## PROBLEM REQUIREMENTS
Repeat word for word the opening stretch of the entries, from the first line through the line containing "70 | 0.201 |".

RECORDS FOR THIS EXERCISE START

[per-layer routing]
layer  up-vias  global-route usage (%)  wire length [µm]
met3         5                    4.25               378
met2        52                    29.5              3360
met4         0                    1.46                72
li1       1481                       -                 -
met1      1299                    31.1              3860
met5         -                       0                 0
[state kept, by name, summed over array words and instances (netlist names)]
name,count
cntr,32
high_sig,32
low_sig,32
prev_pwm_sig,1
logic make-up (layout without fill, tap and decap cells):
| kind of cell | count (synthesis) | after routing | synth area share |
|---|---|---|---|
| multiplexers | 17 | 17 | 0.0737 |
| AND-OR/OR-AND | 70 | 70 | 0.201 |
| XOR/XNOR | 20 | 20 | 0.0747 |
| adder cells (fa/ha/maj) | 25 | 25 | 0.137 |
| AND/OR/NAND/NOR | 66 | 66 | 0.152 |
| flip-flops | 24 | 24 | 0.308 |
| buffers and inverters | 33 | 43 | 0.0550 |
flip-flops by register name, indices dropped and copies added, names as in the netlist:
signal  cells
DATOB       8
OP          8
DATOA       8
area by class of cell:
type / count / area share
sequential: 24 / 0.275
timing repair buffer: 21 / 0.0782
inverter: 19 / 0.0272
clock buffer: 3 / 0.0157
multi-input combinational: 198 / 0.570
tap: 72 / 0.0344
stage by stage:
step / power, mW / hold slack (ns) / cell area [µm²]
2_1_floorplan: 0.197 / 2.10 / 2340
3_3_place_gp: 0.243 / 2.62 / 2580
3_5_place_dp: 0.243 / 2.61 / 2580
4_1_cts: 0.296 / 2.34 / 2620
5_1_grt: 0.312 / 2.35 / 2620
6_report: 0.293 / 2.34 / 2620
**config.mk**
```make
export PLATFORM = sky130hd
export DESIGN_NAME = input_Alu
export DESIGN_NICKNAME = input_Alu
export VERILOG_FILES = /design/flow/design.v
export SDC_FILE = /design/flow/constraint.sdc
export NUM_CORES = 4
export LEC_CHECK = 1
export CORE_UTILIZATION = 50
```
**constraint.sdc**
```tcl
current_design input_Alu

set clk_period 4.4
set clk_io_pct 0.2

create_clock -name clk0 -period $clk_period [get_ports {clk}]

set non_clock_inputs [all_inputs -no_clocks]
set_input_delay [expr $clk_period * $clk_io_pct] -clock clk0 $non_clock_inputs
set_output_delay [expr $clk_period * $clk_io_pct] -clock clk0 [all_outputs]
```
**design.v**
```verilog
`timescale 1ns / 1ps
module input_Alu
(
clk,dato,reset,p1,p2,p3,salida
    );
parameter longDS = 8;    
parameter longO = 6;		 
input clk;
input p1;
input p2;
input p3;
input reset;
input [longDS-1:0]dato;
output [longDS-1:0]salida;
reg signed [longDS-1:0] nr1;  
reg signed [longDS-1:0] nr2;  
reg [longO-1:0] op;     
always @(posedge clk)
begin
    if(reset)
        begin
        nr1<=0;
        nr2<=0;
        op<=0;
        end
	if(p1==1)
		begin
		nr1<=dato;
		end
	if(p2==1)
		begin
		nr2<=dato;
		end
	if(p3==1)
		begin
		op<=dato[longO-1:0];
		end
end
modulo_alu #(.lenD(8),.lenO(6))alu (
	.nr1(nr1),
	.nr2(nr2),
	.operacion(op),
	.resultado(salida)
	);
endmodule
`timescale 1ns / 1ps
module modulo_alu #(parameter lenD = 8, parameter lenO = 6)
( 
	input signed [lenD-1:0] nr1,
	input signed [lenD-1:0] nr2,
	input [lenO-1:0] operacion,
	output reg [lenD-1:0] resultado
    );
	 always @(*)
	 begin
	 case(operacion)
	 6'b100000 : resultado = nr1+nr2;  
	 6'b100010 : resultado = nr1-nr2;  
	 6'b100100 : resultado = nr1&nr2;  
	 6'b100101 : resultado = nr1|nr2;  
	 6'b100110 : resultado = nr1^nr2;  
	 6'b000011 : resultado = nr1 >>> nr2;  
	 6'b000010 : resultado = nr1 >> nr2;  
	 6'b100111 : resultado = ~(nr1|nr2); 
	 default: resultado = -1;
	 endcase
	 end
endmodule
```
**run.sh**
```bash
#!/bin/bash
# OpenROAD 26Q1-2900-gdf79404cd8, Yosys 0.63+post, stock flow scripts
make -C /OpenROAD-flow-scripts/flow DESIGN_CONFIG=/design/flow/config.mk WORK_HOME=/design/flow/orfs finish
```
==> impl_metrics.ini <==
; yosys + openroad results
[setup_path]
worst_ep_required_time_ns = 3.52
peak_per_stage_delay_on_the_critical_path_ns = 0.50
cp.buffers_inverters = 1
worst-setup-path-type = reg2out
source_of_the_critical_timing_path = nr2[2]
worstSetupEndpoint = salida[7]
setup.worst_path.start_class = register
worst_path_most_repeated_cell = sky130_fd_sc_hd__o21ai_0
worst_path_dominant_cell_family = simple AND/OR/NAND/NOR gates
worst_setup_path_end_kind = primary output
critical_path_cell_count = 11
worst_path_arrival_time_ns = 3.32
worst-path-max-fanout = 10
path_cells = nor2_2 -> nand3_1 -> o21ai_0 -> xnor2_1 -> ha_1 -> or4_1 -> o21ai_0 -> a31oi_1 -> xnor2_1 -> o21ai_0 -> clkdlybuf4s50_1
timing.critical_path.slowest_stage_cell = sky130_fd_sc_hd__or4_1

[yosys]
post_synth_instance_area_sq_um = 2600
yosys-dominant-comb-family = simple AND/OR/NAND/NOR gates
synth.top_cell.area_share = 0.254
synth.area.top_cells = sky130_fd_sc_hd__edfxtp_1 (25%), sky130_fd_sc_hd__ha_1 (12%), sky130_fd_sc_hd__and2_1 (6.0%)
simple_gate_share = 0.218
synth.yosys.chip_area_sq_um = 2600
asyncSetResetFlopFracSynth = 0
yosysTopAreaCell = sky130_fd_sc_hd__edfxtp_1
ys_dominant_reg_cell = sky130_fd_sc_hd__edfxtp_1
syn-instance-count = 278
synth.lib_cells_used.distinct = 65
synth_xor_xnor_area_share = 0.0605
synth-cells-yosys = 278
common_cells = sky130_fd_sc_hd__and2_1 (25), sky130_fd_sc_hd__ha_1 (24), sky130_fd_sc_hd__edfxtp_1 (22)
count_of_synthesis_stage_warnings_from_yosys = 2
ys_sh_mux = 0.0875
syn_avg_cell_area_sq_um = 9.37
most_common_cell = sky130_fd_sc_hd__and2_1
ys_sh_adder = 0.123
synth-edff-count = 22
synth-compound-area-share = 0.185
ys.flops = 22
yosys.stat.seqShare = 0.254

[floorplanning]
die_span_in_x_um = 74.2
io_pins = 21
die-area_sq_um = 5500
die_y_um = 74.2
floorplanUtilization = 0.534
placeableCoreArea_sq_um = 4880
core.rowCount = 25

[cts]
tritoncts_buffers = 3
htree_num_levels = 1
tritoncts = yes
numClockSinks = 22
clockRootBuffer = sky130_fd_sc_hd__clkbuf_8
cts-root-to-sink-buffers = 2
cts_hold_buf = 0
worst_setup_hold_path_clk_slew_ns = 0.08

[power]
internal_power_mw = 0.546
pwr-share-clk = 0.226
switchingPower_mw = 0.282
swShare = 0.341
power.ir.vdd_worst_mv = 0.246
power.total_mw = 0.828
p_leak_nw = 1.14
power.share.combinational = 0.430
cellPowerDensity_nw_per_um2 = 282
share_seq_of_total_power = 0.344

[global_routing]
grt_first_pass_wirelength_mm = 10.8
grt-ovfl-total = 0
grt_start_max_net_pins = 20
antenna_found_initial = 0
grt_overall_usage = 0.278
vias_in_the_first_global_route = 2104

[placement]
numPortBuffers = 20
dp.final_hpwl_mm = 5.30
dp_slack_ns = 0.444
placedInstanceArea_sq_um = 2830
place_congestion = 0.965

[hold_path]
worst_hold_path_type = in2reg

[drt]
diodes = 0
drc = 0
drt-pass1-iter-count = 4
antenna_violating_nets_post_route = 0
viasPerCell = 5.84
routed_wirelength_mm = 6.70
drt_iter0_markers = 153
post_drt_wl_per_cell_um = 18.2
number_of_vias_after_detailed_routing = 2150

[flow_run]
maxCapViolations = 0
openroad.warnings = 35

[sta]
finalSetupViolations = 0
fmax_ghz = 0.238
min_period_over_period = 0.954
finalMaxSlewViolations = 0
maxSlewHeadroom = 0.636
worstMarginPinSlew_ns = 0.540
final_period_minus_worst_setup_slack_ns = 4.20
number_of_failing_hold_endpoints_at_the_final_stage = 0
timing.hold.ws_ns = 1.29
final.setup.worst_slack_ns = 0.201

[finish]
drive_gt1_frac = 0.150
area_delta_synth_final_pct = 12.5
finish.instance_area_sq_um = 2930

[outcome]
outcome = complete, no violations
layout by cell type, fill, tap and decap left out, types with 4 or more instances in the layout:
cell type / netlist / routed
sky130_fd_sc_hd__nand2_1: 12 / 12
sky130_fd_sc_hd__a211o_1: 5 / 5
sky130_fd_sc_hd__ha_1: 24 / 24
sky130_fd_sc_hd__a21oi_1: 14 / 14
sky130_fd_sc_hd__inv_1: 17 / 17
sky130_fd_sc_hd__mux2_2: 8 / 8
sky130_fd_sc_hd__xnor2_1: 15 / 15
sky130_fd_sc_hd__mux2i_1: 9 / 9
sky130_fd_sc_hd__o21a_1: 5 / 5
sky130_fd_sc_hd__or2_2: 4 / 4
sky130_fd_sc_hd__o21ai_0: 19 / 19
sky130_fd_sc_hd__nor4_1: 4 / 4
sky130_fd_sc_hd__a31oi_1: 4 / 4
sky130_fd_sc_hd__nand3_1: 7 / 7
sky130_fd_sc_hd__buf_4: 2 / 11
sky130_fd_sc_hd__and2_1: 25 / 25
sky130_fd_sc_hd__nor2b_1: 6 / 6
sky130_fd_sc_hd__edfxtp_1: 22 / 22
sky130_fd_sc_hd__nor2_1: 14 / 14
sky130_fd_sc_hd__clkdlybuf4s50_1: 0 / 20
power groups by stage:
stage | Clock [mW] | Combinational (mW) | Sequential (mW)
4_1_cts | 0.188 | 0.348 | 0.284
5_1_grt | 0.196 | 0.393 | 0.288
6_report | 0.187 | 0.356 | 0.285
cell type report:
class                           instances  area (sq um)
Fill cell                             435          1950
Inverter                               18          67.6
Tap cell                               67          83.8
Multi-Input combinational cell        226          1760
Clock buffer                            3          41.3
Sequential cell                        22           661
Clock inverter                          1          30.0
Timing Repair Buffer                   31           283
sequential cells by signal (all words and copies together) (netlist names):
name / cells
nr1: 8
op: 6
nr2: 8
per-stage QoR:
stage | util | setup TNS (ns) | std cells
after floorplan | - | 0 | 278
after global placement | 0.579 | 0 | 361
after detailed placement | 0.579 | 0 | 361
after CTS | 0.594 | 0 | 365
after global routing | 0.601 | -0.00847 | 368
final | 0.601 | 0 | 368
logic make-up after synthesis:
| kind of cell | Yosys count |
|---|---|
| AND-OR/OR-AND | 72 |
| XOR/XNOR | 18 |
| adder cells (fa/ha/maj) | 25 |
| buffers and inverters | 30 |
| flip-flops | 22 |
| multiplexers | 19 |
| AND/OR/NAND/NOR | 92 |
what timing repair did:
action                                 in CTS  in global routing
gates resized                               0                  1
setup buffers                               0                  3
endpoints found under the hold margin       0                  0
setup endpoints to repair                   0                  3
worst min path at each step:
stage | start | end | cells after the start
CTS | dato[7] | nr1[7] | 2
global route | dato[7] | nr1[7] | 2
finish | dato[7] | nr1[7] | 2
metal layers:
| metal | vias up | wire, um | GRT usage |
|---|---|---|---|
| met1 | 969 | 3010 | 0.419 |
| li1 | 1079 | - | - |
| met4 | 0 | 296 | 0.105 |
| met5 | - | 0 | 0 |
| met3 | 21 | 336 | 0.0247 |
| met2 | 81 | 3060 | 0.433 |
Power figures rest on the tool's default switching activity, not on a simulated workload.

RECORDS FOR THIS EXERCISE END

## YOUR SOLUTION
[per-layer routing]
layer  up-vias  global-route usage (%)  wire length [µm]
met3         5                    4.25               378
met2        52                    29.5              3360
met4         0                    1.46                72
li1       1481                       -                 -
met1      1299                    31.1              3860
met5         -                       0                 0
[state kept, by name, summed over array words and instances (netlist names)]
name,count
cntr,32
high_sig,32
low_sig,32
prev_pwm_sig,1
logic make-up (layout without fill, tap and decap cells):
| kind of cell | count (synthesis) | after routing | synth area share |
|---|---|---|---|
| multiplexers | 17 | 17 | 0.0737 |
| AND-OR/OR-AND | 70 | 70 | 0.201 |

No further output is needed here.